However, they stopped at the Carlos Bar, Princes Town, where they met another friend, Marlon Nanan, and stayed there for a while. As they left the bar, the men said a fight broke out between Nanan and another man. Herera and Huggins said they tried to break up the fight but a crowd gathered and began pelting bottles. As they ran, the men got separated but met up at the San Fernando Hospital.  One of the men involved in the fight was at the hospital and was threatening them so they left.

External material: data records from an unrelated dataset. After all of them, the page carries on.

--- config.mk ---
export PLATFORM = sky130hd
export DESIGN_NAME = cmd_effect_log
export DESIGN_NICKNAME = d
export VERILOG_FILES = /design/src/rtl/cel_pkg.sv /design/src/rtl/cel_scanner.sv /design/src/rtl/cel_store.sv /design/src/rtl/cel_server.sv /design/src/rtl/cmd_effect_log.sv
export SDC_FILE = /design/constraint.sdc
export NUM_CORES = 2
export LEC_CHECK = 0
export CORE_MARGIN = 10
export CORE_UTILIZATION = 53
export DETAILED_ROUTE_END_ITERATION = 8
export DONT_BUFFER_PORTS = 1
export PLACE_DENSITY = 0.8
export SLEW_MARGIN = 20
export SYNTH_ARGS = -nofsm -noshare
export SYNTH_HDL_FRONTEND = slang
export SYNTH_HIERARCHICAL = 1
export SYNTH_SLANG_ARGS = --single-unit
--- constraint.sdc ---
create_clock -name clk -period 6.1 [get_ports clk]
set_input_delay 0.61 -clock clk [delete_from_list [all_inputs] [get_ports clk]]
set_output_delay 0.61 -clock clk [all_outputs]
set_load 0.005 [all_outputs]
--- src/rtl/cel_pkg.sv ---
package cel_pkg;

  localparam logic [7:0] CODE_OK        = 8'h00;
  localparam logic [7:0] CODE_BAD_INPUT = 8'h02;
  localparam logic [7:0] CODE_UNSUPP    = 8'h03;

  localparam logic KIND_LIST = 1'b0;
  localparam logic KIND_READ = 1'b1;

  typedef enum logic [1:0] {
    SV_IDLE   = 2'd0,
    SV_STREAM = 2'd1,
    SV_REPLY  = 2'd2
  } srv_state_e;

  // bits [15:0] land in log bytes 0..1, bits [31:16] in bytes 2..3
  typedef struct packed {
    logic [15:0] effect;
    logic [15:0] opcode;
  } cel_rec_t;

  function automatic logic [15:0] make_opcode(input logic [7:0] set_num,
                                              input logic [7:0] cmd_num);
    return {set_num, cmd_num};
  endfunction

  function automatic logic [7:0] rec_lane(input cel_rec_t rec, input logic [1:0] lane);
    logic [7:0] b;
    case (lane)
      2'd0:    b = rec.opcode[7:0];
      2'd1:    b = rec.opcode[15:8];
      2'd2:    b = rec.effect[7:0];
      default: b = rec.effect[15:8];
    endcase
    return b;
  endfunction

endpackage

--- src/rtl/cel_scanner.sv ---
module cel_scanner
  import cel_pkg::*;
#(
  parameter int SET_BITS = 8,
  parameter int CMD_BITS = 8,
  parameter int MAX_REC  = 64,
  parameter int CNT_W    = $clog2(MAX_REC + 1)
) (
  input  logic                clk,
  input  logic                rst_n,
  output logic [SET_BITS-1:0] tbl_set,
  output logic [CMD_BITS-1:0] tbl_cmd,
  input  logic                tbl_present,
  input  logic [15:0]         tbl_effect,
  output logic                wr_en,
  output logic [CNT_W-1:0]    wr_idx,
  output cel_rec_t            wr_rec,
  output logic [CNT_W-1:0]    rec_count,
  output logic                scan_done
);

  localparam int IDX_W = SET_BITS + CMD_BITS;
  localparam logic [IDX_W-1:0] IDX_LAST = '1;

  logic [IDX_W-1:0] idx_q;
  logic             scanning_q;
  logic [CNT_W-1:0] count_q;
  logic [7:0]       set_ext, cmd_ext;
  logic             room;
  logic             drop_evt;

  assign tbl_set = idx_q[IDX_W-1:CMD_BITS];
  assign tbl_cmd = idx_q[CMD_BITS-1:0];

  generate
    if (SET_BITS < 8) begin : g_set_pad
      assign set_ext = {{(8-SET_BITS){1'b0}}, tbl_set};
    end else begin : g_set_full
      assign set_ext = tbl_set;
    end
    if (CMD_BITS < 8) begin : g_cmd_pad
      assign cmd_ext = {{(8-CMD_BITS){1'b0}}, tbl_cmd};
    end else begin : g_cmd_full
      assign cmd_ext = tbl_cmd;
    end
  endgenerate

  assign room     = 32'(count_q) < 32'(MAX_REC);
  assign wr_en    = scanning_q && tbl_present && room;
  assign drop_evt = scanning_q && tbl_present && !room;
  assign wr_idx   = count_q;

  always_comb begin
    wr_rec        = '0;
    wr_rec.opcode = make_opcode(set_ext, cmd_ext);
    wr_rec.effect = tbl_effect;
  end

  always_ff @(posedge clk or negedge rst_n) begin
    if (!rst_n) begin
      idx_q      <= '0;
      scanning_q <= 1'b1;
      count_q    <= '0;
    end else begin
      if (scanning_q) begin
        idx_q <= idx_q + 1'b1;
        if (idx_q == IDX_LAST) scanning_q <= 1'b0;
      end
      if (wr_en) count_q <= count_q + 1'b1;
    end
  end

  assign rec_count = count_q;
  assign scan_done = !scanning_q;

  AST_COUNT_CAP: assert property (@(posedge clk) disable iff (!rst_n)
    32'(rec_count) <= 32'(MAX_REC));
  AST_DROP_KEEPS_FULL: assert property (@(posedge clk) disable iff (!rst_n)
    drop_evt |=> (32'(rec_count) == 32'(MAX_REC)));
  AST_LOG_FROZEN: assert property (@(posedge clk) disable iff (!rst_n)
    scan_done |=> $stable(rec_count));
  AST_SCAN_ONCE: assert property (@(posedge clk) disable iff (!rst_n)
    scan_done |=> scan_done);

endmodule

--- src/rtl/cel_store.sv ---
module cel_store
  import cel_pkg::*;
#(
  parameter int MAX_REC = 64,
  parameter int CNT_W   = $clog2(MAX_REC + 1),
  parameter int ADDR_W  = 17
) (
  input  logic              clk,
  input  logic              rst_n,
  input  logic              wr_en,
  input  logic [CNT_W-1:0]  wr_idx,
  input  cel_rec_t          wr_rec,
  input  logic [CNT_W-1:0]  rec_count,
  input  logic [ADDR_W-1:0] rd_addr,
  output logic [7:0]        rd_byte
);

  localparam int RI_W = (MAX_REC > 1) ? $clog2(MAX_REC) : 1;

  cel_rec_t mem_q [MAX_REC];

  logic [ADDR_W-3:0] word;
  logic [1:0]        lane;
  logic              in_log;
  cel_rec_t          rec;

  always_ff @(posedge clk or negedge rst_n) begin
    if (!rst_n) begin
      for (int i = 0; i < MAX_REC; i++) mem_q[i] <= '0;
    end else if (wr_en) begin
      mem_q[wr_idx[RI_W-1:0]] <= wr_rec;
    end
  end

  assign word   = rd_addr[ADDR_W-1:2];
  assign lane   = rd_addr[1:0];
  assign in_log = 32'(word) < 32'(rec_count);

  always_comb begin
    rec     = '0;
    rd_byte = '0;
    if (in_log) begin
      rec     = mem_q[word[RI_W-1:0]];
      rd_byte = rec_lane(rec, lane);
    end
  end

  AST_WRITE_INSIDE: assert property (@(posedge clk) disable iff (!rst_n)
    wr_en |-> (32'(wr_idx) < 32'(MAX_REC)));

endmodule

--- src/rtl/cel_server.sv ---
module cel_server
  import cel_pkg::*;
#(
  parameter int           LEN_W         = 16,
  parameter int           PAYLOAD_BYTES = 512,
  parameter int           CNT_W         = 7,
  parameter logic [127:0] LOG_ID        = '0
) (
  input  logic              clk,
  input  logic              rst_n,
  input  logic              scan_done,
  input  logic [CNT_W-1:0]  rec_count,
  output logic              busy,
  input  logic              req_valid,
  input  logic              req_kind,
  input  logic [127:0]      req_id,
  input  logic [LEN_W-1:0]  req_off,
  input  logic [LEN_W-1:0]  req_len,
  output logic [LEN_W:0]    rd_addr,
  input  logic [7:0]        rd_byte,
  output logic              rsp_valid,
  output logic [7:0]        rsp_code,
  output logic [LEN_W-1:0]  rsp_len,
  output logic [7:0]        rsp_entries,
  output logic [127:0]      rsp_log_id,
  output logic [LEN_W-1:0]  rsp_log_size,
  output logic              out_valid,
  output logic [LEN_W-1:0]  out_idx,
  output logic [7:0]        out_byte
);

  function automatic logic past_limit(input logic [LEN_W-1:0] off,
                                      input logic [LEN_W-1:0] len);
    logic [31:0] sum;
    sum = 32'(off) + 32'(len);
    return sum > 32'(PAYLOAD_BYTES);
  endfunction

  function automatic logic [LEN_W-1:0] log_bytes(input logic [CNT_W-1:0] cnt);
    logic [31:0] t;
    t = 32'(cnt) * 32'd4;
    return t[LEN_W-1:0];
  endfunction

  srv_state_e       state_q;
  logic [LEN_W-1:0] off_q, len_q, cnt_q, rlen_q;
  logic [7:0]       code_q;
  logic             list_q;

  logic accept, acc_read, acc_list;
  logic bounds_bad, id_bad;
  logic stream_last;

  assign busy       = !scan_done || (state_q != SV_IDLE);
  assign accept     = req_valid && !busy;
  assign acc_read   = accept && (req_kind == KIND_READ);
  assign acc_list   = accept && (req_kind == KIND_LIST);
  assign bounds_bad = past_limit(req_off, req_len);
  assign id_bad     = req_id != LOG_ID;
  assign stream_last = (state_q == SV_STREAM) && (cnt_q == len_q - 1'b1);

  always_ff @(posedge clk or negedge rst_n) begin
    if (!rst_n) begin
      state_q <= SV_IDLE;
      off_q   <= '0;
      len_q   <= '0;
      cnt_q   <= '0;
      rlen_q  <= '0;
      code_q  <= CODE_OK;
      list_q  <= 1'b0;
    end else begin
      case (state_q)
        SV_IDLE: begin
          if (acc_list) begin
            state_q <= SV_REPLY;
            code_q  <= CODE_OK;
            rlen_q  <= '0;
            list_q  <= 1'b1;
          end else if (acc_read) begin
            list_q <= 1'b0;
            rlen_q <= '0;
            if (bounds_bad) begin
              state_q <= SV_REPLY;
              code_q  <= CODE_BAD_INPUT;
            end else if (id_bad) begin
              state_q <= SV_REPLY;
              code_q  <= CODE_UNSUPP;
            end else if (req_len == '0) begin
              state_q <= SV_REPLY;
              code_q  <= CODE_OK;
            end else begin
              state_q <= SV_STREAM;
              off_q   <= req_off;
              len_q   <= req_len;
              cnt_q   <= '0;
            end
          end
        end
        SV_STREAM: begin
          cnt_q <= cnt_q + 1'b1;
          if (stream_last) begin
            state_q <= SV_REPLY;
            code_q  <= CODE_OK;
            rlen_q  <= len_q;
          end
        end
        default: begin
          state_q <= SV_IDLE;
          list_q  <= 1'b0;
        end
      endcase
    end
  end

  assign rd_addr      = {1'b0, off_q} + {1'b0, cnt_q};
  assign out_valid    = (state_q == SV_STREAM);
  assign out_idx      = cnt_q;
  assign out_byte     = out_valid ? rd_byte : 8'h00;

  assign rsp_valid    = (state_q == SV_REPLY);
  assign rsp_code     = rsp_valid ? code_q : 8'h00;
  assign rsp_len      = rsp_valid ? rlen_q : '0;
  assign rsp_entries  = (rsp_valid && list_q) ? 8'd1 : 8'd0;
  assign rsp_log_id   = (rsp_valid && list_q) ? LOG_ID : '0;
  assign rsp_log_size = (rsp_valid && list_q) ? log_bytes(rec_count) : '0;

  AST_BOUNDS_FIRST: assert property (@(posedge clk) disable iff (!rst_n)
    (acc_read && bounds_bad) |=> (rsp_valid && rsp_code == CODE_BAD_INPUT));
  AST_ID_REJECT: assert property (@(posedge clk) disable iff (!rst_n)
    (acc_read && !bounds_bad && id_bad) |=> (rsp_valid && rsp_code == CODE_UNSUPP));
  AST_ERR_EMPTY: assert property (@(posedge clk) disable iff (!rst_n)
    (rsp_valid && rsp_code != CODE_OK) |-> (rsp_len == '0));
  AST_RSP_PULSE: assert property (@(posedge clk) disable iff (!rst_n)
    rsp_valid |=> !rsp_valid);
  AST_STREAM_RANGE: assert property (@(posedge clk) disable iff (!rst_n)
    out_valid |-> (32'(out_idx) < 32'(len_q)));
  AST_QUIET_IN_SCAN: assert property (@(posedge clk) disable iff (!rst_n)
    !scan_done |-> !(rsp_valid || out_valid));
  AST_STREAM_IN_BUF: assert property (@(posedge clk) disable iff (!rst_n)
    out_valid |-> (32'(rd_addr) < 32'(PAYLOAD_BYTES)));

endmodule

--- src/rtl/cmd_effect_log.sv ---
module cmd_effect_log
  import cel_pkg::*;
#(
  parameter int           SET_BITS      = 8,
  parameter int           CMD_BITS      = 8,
  parameter int           MAX_REC       = 64,
  parameter int           PAYLOAD_BYTES = 512,
  parameter int           LEN_W         = 16,
  parameter logic [127:0] LOG_ID        = 128'h5A3C_19E2_7D40_4B8F_A61C_0E92_D3B7_4F15
) (
  input  logic                clk,
  input  logic                rst_n,
  output logic [SET_BITS-1:0] tbl_set,
  output logic [CMD_BITS-1:0] tbl_cmd,
  input  logic                tbl_present,
  input  logic [15:0]         tbl_effect,
  output logic                busy,
  input  logic                req_valid,
  input  logic                req_kind,
  input  logic [127:0]        req_id,
  input  logic [LEN_W-1:0]    req_off,
  input  logic [LEN_W-1:0]    req_len,
  output logic                rsp_valid,
  output logic [7:0]          rsp_code,
  output logic [LEN_W-1:0]    rsp_len,
  output logic [7:0]          rsp_entries,
  output logic [127:0]        rsp_log_id,
  output logic [LEN_W-1:0]    rsp_log_size,
  output logic                out_valid,
  output logic [LEN_W-1:0]    out_idx,
  output logic [7:0]          out_byte
);

  localparam int CNT_W  = $clog2(MAX_REC + 1);
  localparam int ADDR_W = LEN_W + 1;

  logic             wr_en;
  logic [CNT_W-1:0] wr_idx;
  cel_rec_t         wr_rec;
  logic [CNT_W-1:0] rec_count;
  logic             scan_done;
  logic [ADDR_W-1:0] rd_addr;
  logic [7:0]       rd_byte;

  cel_scanner #(
    .SET_BITS(SET_BITS), .CMD_BITS(CMD_BITS), .MAX_REC(MAX_REC), .CNT_W(CNT_W)
  ) u_scan (
    .clk(clk), .rst_n(rst_n),
    .tbl_set(tbl_set), .tbl_cmd(tbl_cmd),
    .tbl_present(tbl_present), .tbl_effect(tbl_effect),
    .wr_en(wr_en), .wr_idx(wr_idx), .wr_rec(wr_rec),
    .rec_count(rec_count), .scan_done(scan_done)
  );

  cel_store #(
    .MAX_REC(MAX_REC), .CNT_W(CNT_W), .ADDR_W(ADDR_W)
  ) u_store (
    .clk(clk), .rst_n(rst_n),
    .wr_en(wr_en), .wr_idx(wr_idx), .wr_rec(wr_rec),
    .rec_count(rec_count), .rd_addr(rd_addr), .rd_byte(rd_byte)
  );

  cel_server #(
    .LEN_W(LEN_W), .PAYLOAD_BYTES(PAYLOAD_BYTES), .CNT_W(CNT_W), .LOG_ID(LOG_ID)
  ) u_srv (
    .clk(clk), .rst_n(rst_n),
    .scan_done(scan_done), .rec_count(rec_count), .busy(busy),
    .req_valid(req_valid), .req_kind(req_kind), .req_id(req_id),
    .req_off(req_off), .req_len(req_len),
    .rd_addr(rd_addr), .rd_byte(rd_byte),
    .rsp_valid(rsp_valid), .rsp_code(rsp_code), .rsp_len(rsp_len),
    .rsp_entries(rsp_entries), .rsp_log_id(rsp_log_id), .rsp_log_size(rsp_log_size),
    .out_valid(out_valid), .out_idx(out_idx), .out_byte(out_byte)
  );

endmodule

# --- Word level (Yosys, flattened, before mapping) ---
# Index checks and enable logic that the tools add are counted.
word_totals:
  ram_bits: 0
  regBits: 2147
  mem_bits_ro: 0
  memories: 0
  latchBits: 0
classes:
  div_mod_pow: 0
  n_reduce_logical: 21
  eq_ne: 15
  bitwise_logic: 8
  shift: 0
  mux: 43
  n_lt_le_gt_ge: 6
  mul: 0
  add_sub_neg: 6
op_table:
  columns: ["cell", "count"]
  rows:
  - ["bitwise mux 2048 bit", 1]
  - ["binary-select mux 32 bit (select 6 bit)", 1]
  - ["demux 32 bit (select 6 bit)", 1]
  - ["2-to-1 mux 16 bit", 9]
  - ["!= test 128 x 127 -> 1 bit (second input constant)", 1]
  - ["2-to-1 mux 127 bit", 1]
  - ["2-to-1 mux 32 bit", 3]
  - ["2-to-1 mux 8 bit", 9]
  - ["one-hot mux 16 bit (2 select lines)", 2]
  - ["adder 16 x 16 -> 17 bit", 2]
  - ["adder 16 x 1 -> 16 bit (second input constant)", 2]
  - ["> comparator 32 x 10 -> 1 bit (second input constant)", 1]
  - ["one-hot mux 8 bit (3 select lines)", 1]
  - ["equality test 16 bit", 1]
  - ["equality test 16 bit (second input constant)", 1]
  - ["zero test 16 bit", 1]
  - ["one-hot mux 8 bit (2 select lines)", 1]
  - ["subtractor 16 x 1 -> 16 bit (second input constant)", 1]
  - ["< comparator 15 x 7 -> 1 bit", 1]
  - [">= comparator 7 bit (second input constant)", 2]
  - ["NOT 6 -> 7 bit", 2]
  - ["2-to-1 mux 2 bit", 6]
  - ["AND reduction 6 bit", 2]
  - ["!= test 2 bit (second input constant)", 5]
  - ["21 further kinds", 42]

# --- Depth between registers and ports, before layout ---
depth:
  ltp_word: 8
  depth_mapped: 20

# --- Modules after synthesis ---
# Netlist, hierarchy kept.
modules_own_cells:
  columns: ["module", "n_inst", "area_per_inst_um2", "cells_each"]
  rows:
  - ["cel_store", 1, 93221.9, 5814]
  - ["cel_server", 1, 7241.9, 832]
  - ["cel_scanner", 1, 1357.6, 128]

# --- Worst setup path before layout ---
# OpenSTA, ideal clock, no wires.
synth_path:
  kind: "register to output"
  start: "reg u_srv.cnt_q[0] (netlist: u_srv/out_idx[0])"
  end: "out out_byte[3]"
  slack_ns: 1.695
  arrival_time_ns: 3.795
  required_ns: 5.490
  n_path_buf: 0
  path_stages_with_launch: 16
  path_cell_list: "dfrtp_1 ha_1 inv_1 fa_1 nor2b_1 o21a_1 o21ai_0 a21oi_1 a41o_1 o41ai_1 xnor2_1 or4_1 a2111oi_0 o211ai_1 a2111oi_0 and2_1"
synth_via:
  word_cells_on_any_way: 12
  classes_between: "add/sub (1); order compare (1); eq/ne (2); mux (6); bitwise (1); reduce/logical (1)"
synth_rtl:
  columns: ["element", "line", "text"]
  rows:
  - ["start: declaration", "cel_server.sv:46", "logic [LEN_W-1:0] off_q, len_q, cnt_q, rlen_q;"]
  - ["start signal: assignment", "cel_server.sv:100", "cnt_q <= cnt_q + 1'b1;"]
  - ["adder 16 x 16 -> 17 bit", "cel_server.sv:115", "assign rd_addr = {1'b0, off_q} + {1'b0, cnt_q};"]
  - ["via rd_addr[12]", "cmd_effect_log.sv:42", "logic [ADDR_W-1:0] rd_addr;"]
  - ["< comparator 15 x 7 -> 1 bit", "cel_store.sv:37", "assign in_log = 32'(word) < 32'(rec_count);"]
  - ["2-to-1 mux 8 bit", "cel_store.sv:42", "if (in_log) begin"]
  - ["via rd_byte[3]", "cmd_effect_log.sv:43", "logic [7:0] rd_byte;"]
  - ["2-to-1 mux 8 bit", "cel_server.sv:118", "assign out_byte = out_valid ? rd_byte : 8'h00;"]
  - ["end: declaration", "cmd_effect_log.sv:31", "output logic [7:0] out_byte"]
# The timed path passes the listed nets, and every way through them passes these cells. The select of a mux whose other input is x is not followed.

# --- Final worst setup path ---
layout_path:
  start: "reg u_srv.cnt_q[2] (netlist: u_srv/out_idx[2])"
  end: "out out_byte[3]"
layout_via:
  elab_chain_len: 8
  word_cells_on_any_way: 9
  classes_between: "add/sub (1); order compare (1); mux (6); bitwise (1)"
layout_rtl:
  columns: ["element", "line", "text"]
  rows:
  - ["adder 16 x 16 -> 17 bit (*)", "cel_server.sv:115", null]
  - ["via rd_addr[6]", "cmd_effect_log.sv:42", null]
  - ["NOT 6 -> 7 bit (implied by the code)", "cel_store.sv:43", "rec = mem_q[word[RI_W-1:0]];"]
  - ["binary-select mux 32 bit (select 6 bit)", "cel_store.sv:43", null]
  - ["2-to-1 mux 32 bit (implied by the code) (2 in a row)", "cel_store.sv:43", null]
  - ["one-hot mux 8 bit (3 select lines)", "cel_pkg.sv:29", "case (lane)"]
  - ["2-to-1 mux 8 bit (*)", "cel_store.sv:42", null]
  - ["via rd_byte[3]", "cmd_effect_log.sv:43", null]
  - ["2-to-1 mux 8 bit (*)", "cel_server.sv:118", null]
# The timed path passes the listed nets; every way through them passes the cells marked *. The select of a mux whose other input is x is not followed.

==> qor.json <==
{
  "setup_ws": {"value": -0.00110, "unit": "ns"},
  "ioPinCount": {"value": 400},
  "cts-htree-levels": {"value": 4},
  "reg2reg_setup_slack": {"value": 1.67, "unit": "ns"},
  "gp_congestion": {"value": 0.952},
  "drive_above_1_share": {"value": 49.8, "unit": "%"},
  "routedWlPerCell": {"value": 33.2, "unit": "um"},
  "drt_drc_violations_left": {"value": 4},
  "initialDrtViolationCount": {"value": 7121},
  "finalWirelength": {"value": 307000, "unit": "um"},
  "critPathKind": {"value": "flip-flop to output pin"},
  "synth-warning-count": {"value": 6},
  "vias": {"value": 62400},
  "power_leakage": {"value": 52.7, "unit": "nW"},
  "p_per_area": {"value": 251, "unit": "nW/um^2"},
  "die_span_x": {"value": 458, "unit": "um"},
  "timing.hold.worst.class": {"value": "input port to flip-flop"},
  "start_kind": {"value": "flip-flop"},
  "synthesis.instances": {"value": 6773},
  "drt_pre_antenna_iters": {"value": 9},
  "postRouteAntennaNets": {"value": 0},
  "reported_max_cap_violation_count": {"value": 0},
  "critPathMaxFanout": {"value": 12},
  "maxClockFrequency": {"value": 164, "unit": "MHz"},
  "clk_path_buf_depth": {"value": 3},
  "cts_num_sinks": {"value": 2141},
  "grt_max_degree": {"value": 234},
  "cts-root-buf": {"value": "sky130_fd_sc_hd__clkbuf_16"},
  "placement.setup.worst_slack": {"value": 0.253, "unit": "ns"},
  "irDropWorstVdd": {"value": 314, "unit": "uV"},
  "track_usage": {"value": 28.5, "unit": "%"},
  "fp.coreArea": {"value": 191000, "unit": "um^2"},
  "report.final.setup_viol": {"value": 1},
  "dp.final_hpwl": {"value": 186000, "unit": "um"},
  "grt_pass1_wl": {"value": 446000, "unit": "um"},
  "dieArea": {"value": 210000, "unit": "um^2"},
  "syn_area": {"value": 102000, "unit": "um^2"},
  "timing.final.crit_period": {"value": 6.10, "unit": "ns"},
  "via_per_inst": {"value": 6.75},
  "failed_checks": {"value": "DRC, setup timing"},
  "slew_viol_final": {"value": 0},
  "critical_path_required": {"value": 5.49, "unit": "ns"},
  "final_hold_viol_count": {"value": 0},
  "rsz0062_at_grt": {"value": "true"},
  "tightestPinTransition": {"value": 1.24, "unit": "ns"},
  "grt_antenna_before_repair": {"value": 14},
  "numCtsBuffers": {"value": 212},
  "placement.io_buffers": {"value": 0},
  "whs": {"value": 0.0548, "unit": "ns"},
  "timing.critical_path.arrival": {"value": 5.49, "unit": "ns"},
  "critPathCaptureType": {"value": "output pin"},
  "first_global_vias": {"value": 64400},
  "hold_path_startpoint": {"value": "tbl_present"},
  "tritoncts": {"value": "yes"},
  "final.setup_skew": {"value": 0.0565, "unit": "ns"},
  "cts.reportedPaths.clkPinSlew": {"value": 0.07, "unit": "ns"},
  "reg2reg_from": {"value": "u_scan/scanning_q$_DFF_PN1_"},
  "gr-total-overflow": {"value": 0},
  "worst_slew_margin_rel": {"value": 17.1, "unit": "%"},
  "fp.dieH": {"value": 458, "unit": "um"},
  "initial_utilization": {"value": 53.4, "unit": "%"},
  "num-nets-final": {"value": 6777},
  "fin_crit_sh": {"value": 100, "unit": "%"},
  "post_synth.cell_area_avg": {"value": 15.0, "unit": "um^2"},
  "run_status": {"value": "finished with violations"},
  "num_rows": {"value": 160},
  "clk_latency": {"value": 0.88, "unit": "ns"},
  "areaGrowthSynthToFinish": {"value": 10.4, "unit": "%"},
  "worst_setup_path_startpoint": {"value": "u_srv/out_idx[2]$_DFFE_PN0P_"}
}
## power breakdown
group | total, mW | internal, mW | switching [mW]
clock network | 13.4 | 7.66 | 5.71
registers | 14.2 | 14.2 | 0
logic | 0.600 | 0.135 | 0.466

While they were walking towards Gordon Street, the men said, a police van pulled up, two officers got out and one began kicking and cuffing them. Huggins said he was ordered to lie on the ground and the other officer mashed him with his foot, hit him in the waist with his gun, slapped and kicked him in the ribs. Herera said an officer also stamped him on his right elbow, neck, both legs and right foot. At the San Fernando Police Station, the men said they were beaten again and placed in a dirty cell where they were left overnight without food or water. The next day they were taken to the Princes Town Police Station where they were again put in a cell. 

The men said their requests for a phone call to a relative or lawyer were denied and it was not until Monday they were given something to eat. However, Huggins said he could not eat the sausage sandwich he was given because there was a fly in it. On the Tuesday, they were allowed to leave the station after they had signed a statement, it was stated.